Le 29 septembre 2025, un tournant judiciaire majeur s’est opéré dans une affaire qui suscite désormais une vive inquiétude au sein de la société civile et des milieux de la presse. Le Doyen des juges d’instruction du Pool judiciaire financier du Tribunal de Grande Instance Hors Classe de Dakar a décidé de placer sous mandat de dépôt Madame Mabintou Diaby, Messieurs Serigne Saliou Diagne et Mohamed Diagne, épouse et fils de Madiambal Diagne, journaliste influent et directeur du groupe de presse « Avenir Communication ».
À l’origine de cette décision, une délégation judiciaire confiée à la Brigade Antiterroriste de la Division des Investigations Criminelles (BAT-DIC), sur la base d’un réquisitoire émis par le Parquet Financier le 28 août 2025. Pourtant, des zones d’ombre apparaissent très tôt dans la procédure, notamment l’interpellation de Serigne Saliou Diagne, dont le nom ne figurait nulle part dans le réquisitoire.
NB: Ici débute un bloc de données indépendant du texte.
<file path="src/rtl/wdt_pkg.sv">
package wdt_pkg;

    localparam logic [11:0] MODE_KEY  = 12'hABC;
    localparam logic [11:0] CTRL_KEY  = 12'h248;
    localparam logic [31:0] KICK_WORD = 32'h0000_1999;

    localparam logic [3:0] OFF_MODE = 4'h0;
    localparam logic [3:0] OFF_CTRL = 4'h4;
    localparam logic [3:0] OFF_KICK = 4'h8;
    localparam logic [3:0] OFF_STAT = 4'hC;

    localparam int PULSE_W = 4;

    typedef enum logic [1:0] {
        CS_OFF,
        CS_RUN,
        CS_EXPIRED
    } cnt_state_e;

    typedef enum logic {
        PS_IDLE,
        PS_DRIVE
    } pulse_state_e;

    typedef struct packed {
        logic [1:0] plen;
        logic       irq_en;
        logic       rst_en;
        logic       en;
    } mode_t;

    function automatic int max4(input int a, input int b, input int c, input int d);
        int m;
        m = a;
        if (b > m) m = b;
        if (c > m) m = c;
        if (d > m) m = d;
        return m;
    endfunction

endpackage

</file>
<file path="src/rtl/wdt_regfile.sv">
module wdt_regfile
    import wdt_pkg::*;
#(
    parameter int ADDR_W   = 4,
    parameter int RELOAD_W = 12
) (
    input  logic                clk,
    input  logic                rst_n,
    input  logic                bus_wr,
    input  logic [ADDR_W-1:0]   bus_addr,
    input  logic [31:0]         bus_wdata,
    input  logic                expired,
    output mode_t               mode_q,
    output logic [RELOAD_W-1:0] reload_q,
    output logic [1:0]          psel_q,
    output logic                load_req,
    output logic                stop_req,
    output logic [31:0]         bus_rdata
);

    localparam int KEY_LO = RELOAD_W + 2;
    localparam int KEY_HI = KEY_LO + 11;

    logic hit_mode, hit_ctrl, hit_kick, hit_stat;
    logic mode_ok, ctrl_ok, kick_ok;

    always_comb begin
        hit_mode = (bus_addr == ADDR_W'(OFF_MODE));
        hit_ctrl = (bus_addr == ADDR_W'(OFF_CTRL));
        hit_kick = (bus_addr == ADDR_W'(OFF_KICK));
        hit_stat = (bus_addr == ADDR_W'(OFF_STAT));
        mode_ok  = bus_wr && hit_mode && (bus_wdata[23:12] == MODE_KEY);
        ctrl_ok  = bus_wr && hit_ctrl && (bus_wdata[KEY_HI:KEY_LO] == CTRL_KEY);
        kick_ok  = bus_wr && hit_kick && (bus_wdata == KICK_WORD);
        load_req = (mode_ok && bus_wdata[0] && !mode_q.en) || (kick_ok && mode_q.en);
        stop_req = mode_ok && !bus_wdata[0];
    end

    always_ff @(posedge clk or negedge rst_n) begin
        if (!rst_n) begin
            mode_q <= '0;
        end else if (mode_ok) begin
            mode_q.en     <= bus_wdata[0];
            mode_q.rst_en <= bus_wdata[1];
            mode_q.irq_en <= bus_wdata[2];
            mode_q.plen   <= bus_wdata[5:4];
        end
    end

    always_ff @(posedge clk or negedge rst_n) begin
        if (!rst_n) begin
            reload_q <= '1;
            psel_q   <= 2'd0;
        end else if (ctrl_ok) begin
            reload_q <= bus_wdata[RELOAD_W+1:2];
            psel_q   <= bus_wdata[1:0];
        end
    end

    always_comb begin
        bus_rdata = '0;
        if (hit_mode) begin
            bus_rdata = {26'd0, mode_q.plen, 1'b0, mode_q.irq_en, mode_q.rst_en, mode_q.en};
        end else if (hit_ctrl) begin
            bus_rdata = 32'({reload_q, psel_q});
        end else if (hit_stat) begin
            bus_rdata = {31'd0, expired};
        end
    end

endmodule

</file>
<file path="src/rtl/wdt_prescaler.sv">
module wdt_prescaler
    import wdt_pkg::*;
#(
    parameter int PSH0 = 3,
    parameter int PSH1 = 6,
    parameter int PSH2 = 9,
    parameter int PSH3 = 12
) (
    input  logic       clk,
    input  logic       rst_n,
    input  logic       run,
    input  logic       clear,
    input  logic [1:0] sel,
    output logic       tick
);

    localparam int PSC_W = max4(PSH0, PSH1, PSH2, PSH3);

    localparam logic [PSC_W-1:0] MASK0 = PSC_W'((64'd1 << PSH0) - 64'd1);
    localparam logic [PSC_W-1:0] MASK1 = PSC_W'((64'd1 << PSH1) - 64'd1);
    localparam logic [PSC_W-1:0] MASK2 = PSC_W'((64'd1 << PSH2) - 64'd1);
    localparam logic [PSC_W-1:0] MASK3 = PSC_W'((64'd1 << PSH3) - 64'd1);

    logic [PSC_W-1:0] pcnt_q;
    logic [PSC_W-1:0] mask;

    always_comb begin
        unique case (sel)
            2'd0: mask = MASK0;
            2'd1: mask = MASK1;
            2'd2: mask = MASK2;
            default: mask = MASK3;
        endcase
        tick = run && !clear && ((pcnt_q & mask) == mask);
    end

    always_ff @(posedge clk or negedge rst_n) begin
        if (!rst_n) begin
            pcnt_q <= '0;
        end else if (clear) begin
            pcnt_q <= '0;
        end else if (run) begin
            pcnt_q <= pcnt_q + 1'b1;
        end
    end

endmodule

</file>
<file path="src/rtl/wdt_count_fsm.sv">
module wdt_count_fsm
    import wdt_pkg::*;
#(
    parameter int RELOAD_W = 12,
    parameter int FILL_W   = 12
) (
    input  logic                clk,
    input  logic                rst_n,
    input  logic                tick,
    input  logic                load_req,
    input  logic                stop_req,
    input  logic [RELOAD_W-1:0] reload,
    output logic                running,
    output logic                expired,
    output logic                expire_now
);

    localparam int CNT_W = RELOAD_W + FILL_W;

    cnt_state_e       state_q, state_d;
    logic [CNT_W-1:0] cnt_q;
    logic             last_step;

    assign last_step = tick && (cnt_q == CNT_W'(1));

    always_comb begin
        state_d = state_q;
        unique case (state_q)
            CS_OFF: begin
                if (load_req) state_d = CS_RUN;
            end
            CS_RUN: begin
                if (stop_req)       state_d = CS_OFF;
                else if (load_req)  state_d = CS_RUN;
                else if (last_step) state_d = CS_EXPIRED;
            end
            CS_EXPIRED: begin
                if (stop_req)      state_d = CS_OFF;
                else if (load_req) state_d = CS_RUN;
            end
            default: state_d = CS_OFF;
        endcase
    end

    always_ff @(posedge clk or negedge rst_n) begin
        if (!rst_n) state_q <= CS_OFF;
        else        state_q <= state_d;
    end

    always_ff @(posedge clk or negedge rst_n) begin
        if (!rst_n) begin
            cnt_q <= '0;
        end else if (load_req && !stop_req) begin
            cnt_q <= {reload, {FILL_W{1'b1}}};
        end else if (state_q == CS_RUN && tick && !stop_req) begin
            cnt_q <= cnt_q - 1'b1;
        end
    end

    always_comb begin
        running    = (state_q == CS_RUN);
        expired    = (state_q == CS_EXPIRED);
        expire_now = (state_q == CS_RUN) && !stop_req && !load_req && last_step;
    end

endmodule

</file>
<file path="src/rtl/wdt_pulse_fsm.sv">
module wdt_pulse_fsm
    import wdt_pkg::*;
(
    input  logic       clk,
    input  logic       rst_n,
    input  logic       expire_now,
    input  logic       rst_en,
    input  logic [1:0] plen,
    output logic       pulse_o
);

    pulse_state_e       state_q, state_d;
    logic [PULSE_W-1:0] left_q;
    logic [PULSE_W-1:0] first_left;

    always_comb begin
        unique case (plen)
            2'd0: first_left = PULSE_W'(1);
            2'd1: first_left = PULSE_W'(3);
            2'd2: first_left = PULSE_W'(7);
            default: first_left = PULSE_W'(15);
        endcase
    end

    always_comb begin
        state_d = state_q;
        unique case (state_q)
            PS_IDLE:  if (expire_now && rst_en) state_d = PS_DRIVE;
            PS_DRIVE: if (left_q == '0)         state_d = PS_IDLE;
            default:  state_d = PS_IDLE;
        endcase
    end

    always_ff @(posedge clk or negedge rst_n) begin
        if (!rst_n) state_q <= PS_IDLE;
        else        state_q <= state_d;
    end

    always_ff @(posedge clk or negedge rst_n) begin
        if (!rst_n) begin
            left_q <= '0;
        end else if (state_q == PS_IDLE) begin
            left_q <= first_left;
        end else if (left_q != '0) begin
            left_q <= left_q - 1'b1;
        end
    end

    assign pulse_o = (state_q == PS_DRIVE);

endmodule

</file>
<file path="src/rtl/keyed_wdt.sv">
module keyed_wdt
    import wdt_pkg::*;
#(
    parameter int ADDR_W   = 4,
    parameter int RELOAD_W = 12,
    parameter int FILL_W   = 12,
    parameter int PSH0     = 3,
    parameter int PSH1     = 6,
    parameter int PSH2     = 9,
    parameter int PSH3     = 12
) (
    input  logic              clk,
    input  logic              rst_n,
    input  logic              bus_wr,
    input  logic [ADDR_W-1:0] bus_addr,
    input  logic [31:0]       bus_wdata,
    output logic [31:0]       bus_rdata,
    output logic              irq_o,
    output logic              rst_pulse_o
);

    mode_t               mode_q;
    logic [RELOAD_W-1:0] reload_q;
    logic [1:0]          psel_q;
    logic                load_req, stop_req;
    logic                tick, running, expired, expire_now;

    wdt_regfile #(.ADDR_W(ADDR_W), .RELOAD_W(RELOAD_W)) u_regs (
        .clk(clk), .rst_n(rst_n),
        .bus_wr(bus_wr), .bus_addr(bus_addr), .bus_wdata(bus_wdata),
        .expired(expired),
        .mode_q(mode_q), .reload_q(reload_q), .psel_q(psel_q),
        .load_req(load_req), .stop_req(stop_req),
        .bus_rdata(bus_rdata)
    );

    wdt_prescaler #(.PSH0(PSH0), .PSH1(PSH1), .PSH2(PSH2), .PSH3(PSH3)) u_psc (
        .clk(clk), .rst_n(rst_n),
        .run(running), .clear(load_req), .sel(psel_q),
        .tick(tick)
    );

    wdt_count_fsm #(.RELOAD_W(RELOAD_W), .FILL_W(FILL_W)) u_cnt (
        .clk(clk), .rst_n(rst_n),
        .tick(tick), .load_req(load_req), .stop_req(stop_req),
        .reload(reload_q),
        .running(running), .expired(expired), .expire_now(expire_now)
    );

    wdt_pulse_fsm u_pulse (
        .clk(clk), .rst_n(rst_n),
        .expire_now(expire_now), .rst_en(mode_q.rst_en), .plen(mode_q.plen),
        .pulse_o(rst_pulse_o)
    );

    assign irq_o = expired && mode_q.irq_en;

endmodule

</file>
Pour ses avocats, cela témoigne d’une volonté manifeste de coercition, sans fondement juridique sérieux.
La rapidité avec laquelle les mandats de dépôt ont été prononcés, malgré les objections soulevées par les conseils de la défense, illustre, selon eux, l’orientation politique de cette procédure. Les défenseurs de la famille Diagne dénoncent une manœuvre ciblée visant à neutraliser le journaliste, connu pour ses prises de position indépendantes et son franc-parler à l’égard de l’ensemble de la classe politique sénégalaise. La proximité assumée de Madiambal Diagne avec l’ancien président Macky Sall, dans un contexte de changement de régime, alimente les soupçons d’une vendetta orchestrée.
Le 23 septembre, alors qu’il devait s’envoler pour Paris pour raisons professionnelles, Madiambal Diagne a été interpellé à l’aéroport international Blaise Diagne et empêché de quitter le territoire. Il a ensuite reçu une convocation de la DIC, dans des conditions qualifiées de « brouillonnes » par ses avocats. Estimant ne plus bénéficier d’aucune garantie de traitement équitable, il a quitté le Sénégal pour se rendre en France, où il entend organiser sa défense en toute sécurité.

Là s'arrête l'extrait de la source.